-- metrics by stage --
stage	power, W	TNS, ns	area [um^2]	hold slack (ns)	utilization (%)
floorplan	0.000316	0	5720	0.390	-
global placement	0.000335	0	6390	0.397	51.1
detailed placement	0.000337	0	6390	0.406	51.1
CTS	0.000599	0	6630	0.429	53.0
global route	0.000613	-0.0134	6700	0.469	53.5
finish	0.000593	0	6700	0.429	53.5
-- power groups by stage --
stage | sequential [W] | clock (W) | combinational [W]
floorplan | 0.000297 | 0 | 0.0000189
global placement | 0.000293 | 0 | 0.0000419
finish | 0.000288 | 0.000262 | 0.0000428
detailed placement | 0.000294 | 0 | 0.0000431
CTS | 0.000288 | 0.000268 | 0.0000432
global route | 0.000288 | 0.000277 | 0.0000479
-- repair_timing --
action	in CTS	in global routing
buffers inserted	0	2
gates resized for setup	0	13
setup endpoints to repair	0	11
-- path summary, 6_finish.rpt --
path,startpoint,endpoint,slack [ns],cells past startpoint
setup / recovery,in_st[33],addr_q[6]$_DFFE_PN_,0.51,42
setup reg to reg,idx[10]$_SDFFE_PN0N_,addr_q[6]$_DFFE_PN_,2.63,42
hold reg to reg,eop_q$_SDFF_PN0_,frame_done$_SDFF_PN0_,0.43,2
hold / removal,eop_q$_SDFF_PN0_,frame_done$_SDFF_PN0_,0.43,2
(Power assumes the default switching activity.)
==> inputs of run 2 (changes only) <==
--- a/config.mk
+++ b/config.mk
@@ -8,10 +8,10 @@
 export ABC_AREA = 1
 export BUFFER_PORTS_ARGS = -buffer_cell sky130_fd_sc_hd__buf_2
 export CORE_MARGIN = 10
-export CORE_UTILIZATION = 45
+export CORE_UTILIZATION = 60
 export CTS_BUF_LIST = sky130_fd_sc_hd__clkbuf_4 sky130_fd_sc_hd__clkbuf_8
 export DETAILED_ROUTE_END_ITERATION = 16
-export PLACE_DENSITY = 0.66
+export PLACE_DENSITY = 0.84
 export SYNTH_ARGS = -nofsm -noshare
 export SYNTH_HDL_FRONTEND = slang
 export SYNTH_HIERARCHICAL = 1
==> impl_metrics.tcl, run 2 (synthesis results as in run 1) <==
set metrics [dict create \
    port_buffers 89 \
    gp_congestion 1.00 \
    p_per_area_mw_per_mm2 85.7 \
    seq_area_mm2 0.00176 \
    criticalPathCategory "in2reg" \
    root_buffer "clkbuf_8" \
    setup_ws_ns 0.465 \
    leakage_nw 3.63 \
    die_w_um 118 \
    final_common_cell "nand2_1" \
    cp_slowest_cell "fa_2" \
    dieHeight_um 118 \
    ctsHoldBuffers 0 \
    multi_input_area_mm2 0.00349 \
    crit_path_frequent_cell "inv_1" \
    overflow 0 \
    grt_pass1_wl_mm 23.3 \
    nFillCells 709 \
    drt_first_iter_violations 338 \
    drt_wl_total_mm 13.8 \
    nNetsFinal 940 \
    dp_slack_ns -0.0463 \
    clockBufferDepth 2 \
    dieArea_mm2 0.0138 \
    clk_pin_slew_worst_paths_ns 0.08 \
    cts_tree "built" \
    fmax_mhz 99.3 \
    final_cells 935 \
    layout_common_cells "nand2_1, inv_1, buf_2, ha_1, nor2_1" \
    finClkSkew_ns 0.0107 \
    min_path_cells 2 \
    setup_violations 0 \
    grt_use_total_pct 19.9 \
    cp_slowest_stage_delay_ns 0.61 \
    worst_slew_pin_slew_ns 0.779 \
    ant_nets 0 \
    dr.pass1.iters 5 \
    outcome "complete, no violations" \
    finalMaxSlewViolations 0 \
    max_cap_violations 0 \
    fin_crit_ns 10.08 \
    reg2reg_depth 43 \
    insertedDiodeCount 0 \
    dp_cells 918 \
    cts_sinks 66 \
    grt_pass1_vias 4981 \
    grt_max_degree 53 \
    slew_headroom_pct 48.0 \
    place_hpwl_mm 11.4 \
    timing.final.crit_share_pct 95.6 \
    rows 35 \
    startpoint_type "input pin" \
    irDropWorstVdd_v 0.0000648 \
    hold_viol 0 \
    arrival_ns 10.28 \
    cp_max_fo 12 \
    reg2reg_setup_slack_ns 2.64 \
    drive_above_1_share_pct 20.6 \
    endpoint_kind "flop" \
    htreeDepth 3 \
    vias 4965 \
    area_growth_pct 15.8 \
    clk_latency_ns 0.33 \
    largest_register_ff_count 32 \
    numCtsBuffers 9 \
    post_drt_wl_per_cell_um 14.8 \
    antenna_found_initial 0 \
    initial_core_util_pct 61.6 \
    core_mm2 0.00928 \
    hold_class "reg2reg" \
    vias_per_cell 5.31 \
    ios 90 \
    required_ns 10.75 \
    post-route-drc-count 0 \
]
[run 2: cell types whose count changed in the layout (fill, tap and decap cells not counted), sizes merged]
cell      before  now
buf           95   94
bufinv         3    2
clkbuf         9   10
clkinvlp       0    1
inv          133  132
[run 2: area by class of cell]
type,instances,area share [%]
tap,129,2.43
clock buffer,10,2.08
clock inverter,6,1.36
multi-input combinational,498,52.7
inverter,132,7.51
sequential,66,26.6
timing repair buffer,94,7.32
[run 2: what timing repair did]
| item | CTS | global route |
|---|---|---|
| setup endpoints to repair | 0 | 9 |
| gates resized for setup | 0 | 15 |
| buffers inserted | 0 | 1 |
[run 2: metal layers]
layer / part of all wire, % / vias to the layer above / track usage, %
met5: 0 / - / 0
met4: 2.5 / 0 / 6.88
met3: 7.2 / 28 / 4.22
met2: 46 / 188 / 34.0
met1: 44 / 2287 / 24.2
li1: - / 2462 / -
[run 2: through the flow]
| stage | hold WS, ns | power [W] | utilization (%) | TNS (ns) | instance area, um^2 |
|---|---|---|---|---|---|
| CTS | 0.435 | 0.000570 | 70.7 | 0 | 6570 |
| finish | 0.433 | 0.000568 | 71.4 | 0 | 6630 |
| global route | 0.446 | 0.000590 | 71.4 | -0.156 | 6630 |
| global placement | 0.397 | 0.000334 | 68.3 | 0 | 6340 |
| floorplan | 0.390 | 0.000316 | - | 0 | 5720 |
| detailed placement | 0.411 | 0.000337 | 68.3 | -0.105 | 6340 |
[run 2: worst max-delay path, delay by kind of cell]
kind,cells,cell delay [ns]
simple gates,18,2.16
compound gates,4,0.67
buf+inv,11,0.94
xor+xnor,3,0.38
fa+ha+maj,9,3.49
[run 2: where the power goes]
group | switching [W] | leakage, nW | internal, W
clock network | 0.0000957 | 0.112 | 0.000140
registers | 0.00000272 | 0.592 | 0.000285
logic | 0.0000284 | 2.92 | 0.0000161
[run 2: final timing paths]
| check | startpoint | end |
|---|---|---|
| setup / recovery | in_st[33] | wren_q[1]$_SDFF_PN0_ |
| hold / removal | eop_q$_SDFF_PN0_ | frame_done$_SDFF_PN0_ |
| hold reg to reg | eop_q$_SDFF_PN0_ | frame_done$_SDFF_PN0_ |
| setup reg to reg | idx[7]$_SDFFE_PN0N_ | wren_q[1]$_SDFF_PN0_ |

----------------------------------------

**EXERCISE DIRECTIONS:** What is needed is each line of the entries that contains the word "combinational".

**RESULT FOR THIS EXERCISE:**
stage | sequential [W] | clock (W) | combinational [W]
multi-input combinational,498,52.7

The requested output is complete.